Problem requirements:
Only some lines are wanted. Transcribe, exactly, the lines below from the line with "after CTS | 9587 | 63.58" up to and including the line with "after detailed placement | 7550 | 50.07".

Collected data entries
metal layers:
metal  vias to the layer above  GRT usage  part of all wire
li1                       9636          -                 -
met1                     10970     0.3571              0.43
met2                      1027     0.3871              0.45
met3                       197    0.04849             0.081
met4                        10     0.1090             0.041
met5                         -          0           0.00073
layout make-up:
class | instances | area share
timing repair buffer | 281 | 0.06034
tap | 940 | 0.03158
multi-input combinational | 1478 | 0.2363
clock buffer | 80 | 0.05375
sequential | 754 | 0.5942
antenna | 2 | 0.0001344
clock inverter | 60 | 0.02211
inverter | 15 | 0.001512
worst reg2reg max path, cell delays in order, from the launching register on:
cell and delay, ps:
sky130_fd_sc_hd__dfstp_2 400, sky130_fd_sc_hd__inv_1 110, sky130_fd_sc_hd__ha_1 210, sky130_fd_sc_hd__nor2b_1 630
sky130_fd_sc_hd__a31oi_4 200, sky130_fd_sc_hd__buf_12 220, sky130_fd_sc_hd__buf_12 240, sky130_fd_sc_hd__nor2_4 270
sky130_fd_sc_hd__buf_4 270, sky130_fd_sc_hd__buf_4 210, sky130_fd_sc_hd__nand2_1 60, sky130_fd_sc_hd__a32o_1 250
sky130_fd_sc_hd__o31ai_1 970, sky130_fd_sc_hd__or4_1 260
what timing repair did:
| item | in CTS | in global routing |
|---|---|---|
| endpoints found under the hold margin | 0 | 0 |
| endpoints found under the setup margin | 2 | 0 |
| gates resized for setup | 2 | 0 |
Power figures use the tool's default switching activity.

...

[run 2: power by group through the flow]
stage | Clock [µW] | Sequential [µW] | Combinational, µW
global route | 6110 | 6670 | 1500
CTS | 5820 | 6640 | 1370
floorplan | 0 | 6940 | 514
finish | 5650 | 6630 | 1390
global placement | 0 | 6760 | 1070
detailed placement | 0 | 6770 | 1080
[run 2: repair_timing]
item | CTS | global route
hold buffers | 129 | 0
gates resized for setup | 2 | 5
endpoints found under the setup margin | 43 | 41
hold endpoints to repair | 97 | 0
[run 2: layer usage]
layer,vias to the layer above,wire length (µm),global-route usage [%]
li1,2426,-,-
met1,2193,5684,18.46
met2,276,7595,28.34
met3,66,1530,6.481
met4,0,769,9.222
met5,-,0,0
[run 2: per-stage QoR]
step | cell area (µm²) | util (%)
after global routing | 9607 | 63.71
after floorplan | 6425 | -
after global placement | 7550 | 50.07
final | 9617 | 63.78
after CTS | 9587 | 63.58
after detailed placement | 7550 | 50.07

Output of the task:
after CTS | 9587 | 63.58
after detailed placement | 7550 | 50.07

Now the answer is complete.